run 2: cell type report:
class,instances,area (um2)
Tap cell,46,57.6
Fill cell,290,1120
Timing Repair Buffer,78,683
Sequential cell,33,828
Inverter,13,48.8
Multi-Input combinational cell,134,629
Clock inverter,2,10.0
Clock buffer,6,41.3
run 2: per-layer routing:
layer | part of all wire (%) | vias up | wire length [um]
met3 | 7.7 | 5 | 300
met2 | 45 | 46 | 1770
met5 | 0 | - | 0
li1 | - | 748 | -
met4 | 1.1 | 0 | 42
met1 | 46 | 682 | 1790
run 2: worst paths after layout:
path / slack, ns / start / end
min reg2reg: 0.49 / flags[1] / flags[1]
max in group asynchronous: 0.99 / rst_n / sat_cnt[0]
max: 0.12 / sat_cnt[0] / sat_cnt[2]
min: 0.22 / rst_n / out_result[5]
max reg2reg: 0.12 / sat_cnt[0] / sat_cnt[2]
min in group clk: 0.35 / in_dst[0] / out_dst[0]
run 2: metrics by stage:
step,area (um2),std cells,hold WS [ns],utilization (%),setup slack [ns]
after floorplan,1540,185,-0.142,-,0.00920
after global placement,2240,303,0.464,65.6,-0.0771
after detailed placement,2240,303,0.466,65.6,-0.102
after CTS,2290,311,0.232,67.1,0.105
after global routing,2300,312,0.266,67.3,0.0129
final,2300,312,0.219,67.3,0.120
--- config.mk ---
export PLATFORM = sky130hd
export DESIGN_NAME = uart
export DESIGN_NICKNAME = d
export VERILOG_FILES = /design/src/rtl/uart.sv
export SDC_FILE = /design/constraint.sdc
export NUM_CORES = 1
export LEC_CHECK = 0
export ABC_AREA = 1
export ABC_CLOCK_PERIOD_IN_PS = 3450
export CAP_MARGIN = 40
export CORE_AREA = 2 2 90 75
export DETAILED_ROUTE_END_ITERATION = 7
export DIE_AREA = 0 0 92 77
export GPL_ROUTABILITY_DRIVEN = 1
export PLACE_DENSITY = 0.77
export SLEW_MARGIN = 20
export SYNTH_ARGS = -nofsm -noshare
export SYNTH_HDL_FRONTEND = slang
export SYNTH_SLANG_ARGS = --single-unit
--- constraint.sdc ---
create_clock -name clk -period 3.45 [get_ports clk]
set_input_delay 0.345 -clock clk [delete_from_list [all_inputs] [get_ports clk]]
set_output_delay 0.345 -clock clk [all_outputs]
set_load 0.02 [all_outputs]
--- src/rtl/uart.sv ---
// Fixed-baud 8N1 UART: 2-flop synchronized receiver plus a transmitter that echoes each valid byte.
// A 1-entry last-wins pending register sits between the receiver and the transmitter.
module uart #(
    parameter int CLK_FREQ = 100_000_000,
    parameter int BAUD     = 9600
) (
    input  logic       clk,
    input  logic       rst,
    input  logic       rx,
    output logic       tx,
    output logic [7:0] rx_byte,
    output logic       byte_read
);
    localparam int CLKS_PER_BIT = CLK_FREQ / BAUD;
    localparam int HALF_BIT     = CLKS_PER_BIT / 2;
    localparam int CW           = (CLKS_PER_BIT > 2) ? $clog2(CLKS_PER_BIT) : 1;
    localparam logic [CW-1:0] BIT_LAST  = CW'(CLKS_PER_BIT - 1);
    localparam logic [CW-1:0] HALF_LAST = CW'(HALF_BIT - 1);

    typedef enum logic [2:0] {IDLE, START, DATA, STOP, WAIT_IDLE} rx_state_t;
    typedef enum logic [1:0] {T_IDLE, T_START, T_DATA, T_STOP} tx_state_t;

    logic            rx_meta_q, rxs_q;
    rx_state_t       rx_state_q, rx_state_d;
    logic [CW-1:0]   rx_cnt_q, rx_cnt_d;
    logic [2:0]      rx_bit_q, rx_bit_d;
    logic [7:0]      rx_shift_q, rx_shift_d;
    logic [7:0]      byte_q, byte_d;
    logic            byte_read_q, byte_read_d;
    logic            pend_q, pend_d;
    logic [7:0]      pend_byte_q, pend_byte_d;
    tx_state_t       tx_state_q, tx_state_d;
    logic [CW-1:0]   tx_cnt_q, tx_cnt_d;
    logic [2:0]      tx_bit_q, tx_bit_d;
    logic [7:0]      tx_shift_q, tx_shift_d;
    logic            tx_q, tx_d;
    logic            take_s;

    // Receiver next state: mid-bit sampling driven by a counter that reloads on every state change.
    always_comb begin
        rx_state_d  = rx_state_q;
        rx_cnt_d    = rx_cnt_q + CW'(1);
        rx_bit_d    = rx_bit_q;
        rx_shift_d  = rx_shift_q;
        byte_d      = byte_q;
        byte_read_d = 1'b0;
        case (rx_state_q)
            IDLE: begin
                rx_cnt_d = '0;
                if (!rxs_q) begin
                    rx_state_d = START;
                    rx_bit_d   = 3'd0;
                end else begin
                    rx_state_d = IDLE;
                end
            end
            START: begin
                if (rx_cnt_q == HALF_LAST) begin
                    rx_cnt_d   = '0;
                    rx_state_d = rxs_q ? IDLE : DATA;
                end else begin
                    rx_state_d = START;
                end
            end
            DATA: begin
                if (rx_cnt_q == BIT_LAST) begin
                    rx_cnt_d             = '0;
                    rx_shift_d[rx_bit_q] = rxs_q;
                    if (rx_bit_q == 3'd7) begin
                        rx_state_d = STOP;
                    end else begin
                        rx_bit_d = rx_bit_q + 3'd1;
                    end
                end else begin
                    rx_state_d = DATA;
                end
            end
            STOP: begin
                // Returning to IDLE at mid-stop lets a back-to-back start bit be seen.
                if (rx_cnt_q == BIT_LAST) begin
                    rx_cnt_d = '0;
                    if (rxs_q) begin
                        byte_d      = rx_shift_q;
                        byte_read_d = 1'b1;
                        rx_state_d  = IDLE;
                    end else begin
                        rx_state_d = WAIT_IDLE;
                    end
                end else begin
                    rx_state_d = STOP;
                end
            end
            WAIT_IDLE: begin
                rx_cnt_d   = '0;
                rx_state_d = rxs_q ? IDLE : WAIT_IDLE;
            end
            default: begin
                rx_state_d = IDLE;
                rx_cnt_d   = '0;
            end
        endcase
    end

    // Transmitter next state; a pending byte chains straight from the stop bit so echoes never drift.
    always_comb begin
        tx_state_d = tx_state_q;
        tx_cnt_d   = tx_cnt_q + CW'(1);
        tx_bit_d   = tx_bit_q;
        tx_shift_d = tx_shift_q;
        tx_d       = tx_q;
        take_s     = 1'b0;
        case (tx_state_q)
            T_IDLE: begin
                tx_cnt_d = '0;
                if (pend_q) begin
                    take_s     = 1'b1;
                    tx_shift_d = pend_byte_q;
                    tx_state_d = T_START;
                    tx_d       = 1'b0;
                end else begin
                    tx_d = 1'b1;
                end
            end
            T_START: begin
                if (tx_cnt_q == BIT_LAST) begin
                    tx_cnt_d   = '0;
                    tx_bit_d   = 3'd0;
                    tx_state_d = T_DATA;
                    tx_d       = tx_shift_q[0];
                end else begin
                    tx_d = 1'b0;
                end
            end
            T_DATA: begin
                if (tx_cnt_q == BIT_LAST) begin
                    tx_cnt_d = '0;
                    if (tx_bit_q == 3'd7) begin
                        tx_state_d = T_STOP;
                        tx_d       = 1'b1;
                    end else begin
                        tx_bit_d   = tx_bit_q + 3'd1;
                        tx_shift_d = {1'b1, tx_shift_q[7:1]};
                        tx_d       = tx_shift_q[1];
                    end
                end else begin
                    tx_d = tx_shift_q[0];
                end
            end
            T_STOP: begin
                if (tx_cnt_q == BIT_LAST) begin
                    tx_cnt_d = '0;
                    if (pend_q) begin
                        take_s     = 1'b1;
                        tx_shift_d = pend_byte_q;
                        tx_state_d = T_START;
                        tx_d       = 1'b0;
                    end else begin
                        tx_state_d = T_IDLE;
                        tx_d       = 1'b1;
                    end
                end else begin
                    tx_d = 1'b1;
                end
            end
            default: begin
                tx_state_d = T_IDLE;
                tx_cnt_d   = '0;
                tx_d       = 1'b1;
            end
        endcase
        pend_d      = byte_read_d | (pend_q & ~take_s);
        pend_byte_d = byte_read_d ? rx_shift_q : pend_byte_q;
    end

    // State registers, synchronizer and registered outputs.
    always_ff @(posedge clk) begin
        if (rst) begin
            rx_meta_q   <= 1'b1;
            rxs_q       <= 1'b1;
            rx_state_q  <= IDLE;
            rx_cnt_q    <= '0;
            rx_bit_q    <= 3'd0;
            rx_shift_q  <= 8'h00;
            byte_q      <= 8'h00;
            byte_read_q <= 1'b0;
            pend_q      <= 1'b0;
            pend_byte_q <= 8'h00;
            tx_state_q  <= T_IDLE;
            tx_cnt_q    <= '0;
            tx_bit_q    <= 3'd0;
            tx_shift_q  <= 8'h00;
            tx_q        <= 1'b1;
        end else begin
            rx_meta_q   <= rx;
            rxs_q       <= rx_meta_q;
            rx_state_q  <= rx_state_d;
            rx_cnt_q    <= rx_cnt_d;
            rx_bit_q    <= rx_bit_d;
            rx_shift_q  <= rx_shift_d;
            byte_q      <= byte_d;
            byte_read_q <= byte_read_d;
            pend_q      <= pend_d;
            pend_byte_q <= pend_byte_d;
            tx_state_q  <= tx_state_d;
            tx_cnt_q    <= tx_cnt_d;
            tx_bit_q    <= tx_bit_d;
            tx_shift_q  <= tx_shift_d;
            tx_q        <= tx_d;
        end
    end

    assign tx        = tx_q;
    assign rx_byte   = byte_q;
    assign byte_read = byte_read_q;
endmodule

After elaboration in Yosys (flattened, before gate mapping)
Index checks and enable logic that the tools add are counted.

Word-level logic and storage cells: 108. Output and inout port bits: 10. Register bits: 76.

Bitwise operators: 3. Add/sub/neg operators: 4. Equality and inequality tests: 22. Reduce and logical (&&, ||, !) cells: 14. Multiplexer cells: 48. Order comparisons: 2.

Operators with widths (number): case mux 14 bit (2 select lines) (2); two-way mux 14 bit (3); two-way mux 8 bit (4); two-way mux 3 bit (10); adder 14 x 1 -> 14 bit (second input constant) (2); == test 14 bit (second input constant) (2); case mux 8 bit (3 select lines) (1); != test 2 bit (second input constant) (9); case mux 3 bit (5 select lines) (1); == test 14 x 13 -> 1 bit (second input constant) (1); two-way mux 2 bit (7); two-way mux 1 bit (13); case mux 3 bit (2 select lines) (2); AND reduction 4 bit (3); == test 3 bit (second input constant) (3); bitwise mux 8 bit (1); case mux 2 bit (4 select lines) (1); adder 3 x 1 -> 3 bit (second input constant) (2); == test 3 x 2 -> 1 bit (second input constant) (2); AND reduction 5 bit (1); == test 2 bit (second input constant) (2); < comparator 3 x 4 -> 1 bit (second input constant) (1); case mux 1 bit (4 select lines) (1); nonzero test 2 bit (2); other kinds (17) (17).

Logic depth before layout (Yosys ltp)
Depth after elaboration: 6. Depth in mapped cells: 11. Gate-level depth less buffers: 11.

Worst setup path after synthesis
Ideal clock, no wire load.

Kind: register to register. Start: reg tx_state_q[0]. End: reg tx_shift_q[0]. Required time: 3.337 ns. Library setup time: 0.113 ns. Period minus slack after synthesis: 1.539 ns. Slack: 1.911 ns. Data arrival time: 1.426 ns. Stages on the path, launching flop included: 9. Cells stage by stage: dfxtp_1 inv_1 ha_1 inv_1 nand2_1 a21oi_4 nand3_4 nor2_1 nor2_1.

Word-level cells in the longest chain between the ends: 3. Elaborated cells between the ends (all ways): 9. Classes of those cells: eq/ne: 5; mux: 1; reduce/logical: 3.

Ends and longest elaborated chain: from (decl) (line 32) `tx_state_t tx_state_q, tx_state_d;`; from (signal assigned) (line 204) `tx_state_q <= tx_state_d;`; == test 2 bit / zero test 2 bit (equally long branches) (line 112) `case (tx_state_q)`; != test 2 bit (no source line) / nonzero test 3 bit (equally long branches); AND reduction 4 bit (no source line); to (signal assigned) (line 207) `tx_shift_q <= tx_shift_d;`; to (decl) (line 35) `logic [7:0] tx_shift_q, tx_shift_d;`.

Several ways; a longest one is shown, not always the timed one. A chain may end at the register's enable or synchronous reset.

Final worst setup path
Start: reg tx_state_q[0]. End: reg tx_shift_q[2].

The elaborated chain is that of the path after synthesis.

==> results.sh <==
export IMPL_io_buffers=12
export IMPL_r2r_setup_slack_ns=1.36
export IMPL_fillers=558
export IMPL_grt_max_degree=29
export IMPL_grt_setup_unrepaired="false"
export IMPL_clock_sinks=68
export IMPL_drc_errors=0
export IMPL_initial_utilization_pct=58.36
export IMPL_dr_first_iter_drc_count=96
export IMPL_cts_repair_resized=0
export IMPL_critPathMostFrequentCell="nand2_1"
export IMPL_critPathRequiredTime_ns=3.73
export IMPL_worst_setup_path_start_kind="register"
export IMPL_gp_congestion=0.8558
export IMPL_drv_slew=0
export IMPL_netlist_instances=541
export IMPL_timing_final_hold_violations=0
export IMPL_hpwl_mm=5.062
export IMPL_via_count=3190
export IMPL_synth_area_leader_cell="dfxtp_1"
export IMPL_max_clock_freq_ghz=0.4788
export IMPL_setup_viol=0
export IMPL_skew_ns=0.009133
export IMPL_crit_fanout=23
export IMPL_die_x_um=92
export IMPL_intPower_uw=1209
export IMPL_cp_endpoint="tx_shift_q[2]"
export IMPL_min_path_cells=1
export IMPL_cp_arrival_ns=2.37
export IMPL_dp_slack_ns=1.335
export IMPL_synth_area_top_cells="dfxtp_1 (38%), nand2_1 (14%), nor2_1 (10%)"
export IMPL_fp_coreArea_sq_mm=0.006181
export IMPL_antenna_found_initial=0
export IMPL_share_seq_of_total_power_pct=51.1
export IMPL_status="finished, final reports clean"
export IMPL_max_slew_margin_pct=50.99
export IMPL_syn_avg_cell_area_sq_um=6.668
export IMPL_synth_seq_area_share_pct=37.74
export IMPL_dieArea_sq_mm=0.007084
export IMPL_path_cells="inv_1, ha_1, nand2_1, a21oi_4, nand3_4, nand2_1, nand2_1, nor2_1"
export IMPL_powerDensity_mw_per_mm2=402.9
export IMPL_syn_to_final_growth_pct=9.435
export IMPL_switching_share_pct=23.96
export IMPL_yosys_top_cells_count="nand2_1 (139), nor2_1 (96), inv_1 (75)"
export IMPL_synth_cell_types=37
export IMPL_cap_violations=0
export IMPL_fin_ws_ns=1.361
export IMPL_synth_area_sq_mm=0.003607
export IMPL_setup_tns_ns=0
export IMPL_nets=566
export IMPL_cp_end_kind="register"
export IMPL_vias_per_cell=4.992
export IMPL_timing_rr_start="tx_state_q[0]"
export IMPL_synth_top_cell_area_share_pct=37.74
export IMPL_cts_made_buffers=9
export IMPL_mappedNetlistNets=555
export IMPL_slowest_stage="ha_1"
export IMPL_fin_crit_sh_pct=60.54
export IMPL_p_leak_uw=0.001693
export IMPL_yosys_register_bits=68
export IMPL_overflow=0
export IMPL_cts_tree="yes"
export IMPL_post_cts_setup_buffer_count=0
export IMPL_grt_pass1_wl_mm=12.41
export IMPL_antenna_cells=0
export IMPL_synth_edf_count=0
export IMPL_hold_path_class="register to register"
export IMPL_worst_slew_pin_slew_ns=0.7351
export IMPL_antenna_left=0
export IMPL_hold_buffers=0
export IMPL_grt_pass1_vias=2964
export IMPL_vdd_drop_max_mv=0.2425
export IMPL_drt_wl_total_mm=7.076
export IMPL_synth_flop_cell="dfxtp_1"
export IMPL_comb_power_share_pct=8.2
export IMPL_yosysWarnings=0
export IMPL_cts_root_buffer="clkbuf_8"
export IMPL_p_sw_uw=381.0
export IMPL_clk_path_buf_depth=2
export IMPL_clk_latency_ns=0.34
export IMPL_drive_above_1_share_pct=6.126
export IMPL_die_y_um=77
export IMPL_hp_start="rx_meta_q"
export IMPL_synthArstFlopShare_pct=0
export IMPL_wire_per_inst_um=11.07
export IMPL_worstRegToRegCells=8
export IMPL_num_rows=26
export IMPL_firstDrtPassIters=5
export IMPL_grt_total_usage_pct=21.36
export IMPL_critPathKind="register to register"
export IMPL_total_power_uw=1590
export IMPL_cts_clk_slew_worst_paths_ns=0.07
export IMPL_h_tree_depth=3
export IMPL_pin_count=13
export IMPL_clock_power_share_pct=40.7
export IMPL_slowest_delay_ns=0.65
export IMPL_finalCriticalPeriod_ns=2.089
export IMPL_cp_startpoint="tx_state_q[0]"
export IMPL_r2r_end="tx_shift_q[2]"
export IMPL_synth_most_common_cell="nand2_1"
[cells in the final DEF (no fill, tap or decap), types with 2 or more instances in the layout]
cell type / count
a21boi_0: 2
a21oi_1: 26
clkbuf_8: 11
clkdlybuf4s50_1: 12
dfxtp_1: 68
ha_1: 11
inv_1: 75
inv_2: 2
nand2_1: 139
nand2_4: 3
nand3_1: 34
nand3b_1: 3
nand4_1: 13
nor2_1: 96
nor2_2: 3
nor2_4: 3
nor3_1: 12
o21a_1: 2
o21ai_0: 12
or2_0: 2
or2_2: 3
xnor2_1: 3
xor2_1: 5
[metal layers]
layer,vias to the layer above,wire length (um),track usage (%)
li1,1701,-,-
met1,1421,3553,27.54
met2,62,3159,34.85
met3,6,303,6.582
met4,0,60,5.672
met5,-,0,0
[final cells by class]
class	instances	area (sq um)	share of cell area (%)
Timing Repair Buffer	13	127.6	3.233
Tap cell	84	105.1	2.662
Sequential cell	68	1361	34.49
Clock buffer	12	155.1	3.930
Multi-Input combinational cell	383	1874	47.48
Clock inverter	2	35.03	0.8875
Inverter	77	289.0	7.322
[worst max-delay path, delay by kind of cell (launching register included)]
family          cells  cell delay, ns
fa+ha+maj           1            0.65
simple gates        5            0.62
flops               1            0.36
compound gates      1            0.28
buf+inv             1            0.13
[sequential cells by signal (all words and copies together), names as in the netlist]
name        count
rxs_q           1
rx_state_q      3
rx_meta_q       1
tx_state_q      2
rx_bit_q        3
byte_read       1
tx_cnt_q       14
tx_bit_q        3
rx_byte         8
pend_q          1
rx_shift_q      8
tx_shift_q      8
rx_cnt_q       14
tx              1
[kinds of logic (layout without fill, tap and decap cells)]
kind of cell / count (synthesis) / count (layout) / share of synthesized area [%]
buf+inv: 90 / 104 / 10.30
simple gates: 319 / 319 / 39.27
fa+ha+maj: 11 / 11 / 3.815
compound gates: 45 / 45 / 6.937
flops: 68 / 68 / 37.74
xor+xnor: 8 / 8 / 1.942
[worst min-delay path by stage]
| stage | to | slack [ns] |
|---|---|---|
| 2_1_floorplan | rxs_q | 0.39 |
| 3_3_place_gp | rxs_q | 0.41 |
| 3_5_place_dp | rxs_q | 0.40 |
| 4_1_cts | rxs_q | 0.41 |
| 5_1_grt | rxs_q | 0.42 |
| 6_report | rxs_q | 0.41 |
[power groups by stage]
stage / combinational, uW / clock (uW) / sequential, uW
2_1_floorplan: 103 / 0 / 830
3_3_place_gp: 128 / 0 / 830
3_5_place_dp: 129 / 0 / 831
5_1_grt: 152 / 696 / 814
6_report: 130 / 647 / 813
4_1_cts: 130 / 666 / 813
[per-stage QoR]
step	cells	hold WS, ns	utilization (%)	instance area, sq um
detailed placement	625	0.3975	60.79	3757
global route	639	0.4209	63.87	3948
global placement	625	0.4050	60.79	3757
finish	639	0.4102	63.87	3948
floorplan	541	0.3895	-	3607
CTS	639	0.4077	63.87	3948
No activity file was read; power rests on OpenSTA's default activity.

**********

Your task: Word for word, restate the lines of the listing above starting at the line with "[cells in the" and ending at the line with "[per-stage QoR]", and nothing outside them.

Written answer:
[cells in the final DEF (no fill, tap or decap), types with 2 or more instances in the layout]
cell type / count
a21boi_0: 2
a21oi_1: 26
clkbuf_8: 11
clkdlybuf4s50_1: 12
dfxtp_1: 68
ha_1: 11
inv_1: 75
inv_2: 2
nand2_1: 139
nand2_4: 3
nand3_1: 34
nand3b_1: 3
nand4_1: 13
nor2_1: 96
nor2_2: 3
nor2_4: 3
nor3_1: 12
o21a_1: 2
o21ai_0: 12
or2_0: 2
or2_2: 3
xnor2_1: 3
xor2_1: 5
[metal layers]
layer,vias to the layer above,wire length (um),track usage (%)
li1,1701,-,-
met1,1421,3553,27.54
met2,62,3159,34.85
met3,6,303,6.582
met4,0,60,5.672
met5,-,0,0
[final cells by class]
class	instances	area (sq um)	share of cell area (%)
Timing Repair Buffer	13	127.6	3.233
Tap cell	84	105.1	2.662
Sequential cell	68	1361	34.49
Clock buffer	12	155.1	3.930
Multi-Input combinational cell	383	1874	47.48
Clock inverter	2	35.03	0.8875
Inverter	77	289.0	7.322
[worst max-delay path, delay by kind of cell (launching register included)]
family          cells  cell delay, ns
fa+ha+maj           1            0.65
simple gates        5            0.62
flops               1            0.36
compound gates      1            0.28
buf+inv             1            0.13
[sequential cells by signal (all words and copies together), names as in the netlist]
name        count
rxs_q           1
rx_state_q      3
rx_meta_q       1
tx_state_q      2
rx_bit_q        3
byte_read       1
tx_cnt_q       14
tx_bit_q        3
rx_byte         8
pend_q          1
rx_shift_q      8
tx_shift_q      8
rx_cnt_q       14
tx              1
[kinds of logic (layout without fill, tap and decap cells)]
kind of cell / count (synthesis) / count (layout) / share of synthesized area [%]
buf+inv: 90 / 104 / 10.30
simple gates: 319 / 319 / 39.27
fa+ha+maj: 11 / 11 / 3.815
compound gates: 45 / 45 / 6.937
flops: 68 / 68 / 37.74
xor+xnor: 8 / 8 / 1.942
[worst min-delay path by stage]
| stage | to | slack [ns] |
|---|---|---|
| 2_1_floorplan | rxs_q | 0.39 |
| 3_3_place_gp | rxs_q | 0.41 |
| 3_5_place_dp | rxs_q | 0.40 |
| 4_1_cts | rxs_q | 0.41 |
| 5_1_grt | rxs_q | 0.42 |
| 6_report | rxs_q | 0.41 |
[power groups by stage]
stage / combinational, uW / clock (uW) / sequential, uW
2_1_floorplan: 103 / 0 / 830
3_3_place_gp: 128 / 0 / 830
3_5_place_dp: 129 / 0 / 831
5_1_grt: 152 / 696 / 814
6_report: 130 / 647 / 813
4_1_cts: 130 / 666 / 813
[per-stage QoR]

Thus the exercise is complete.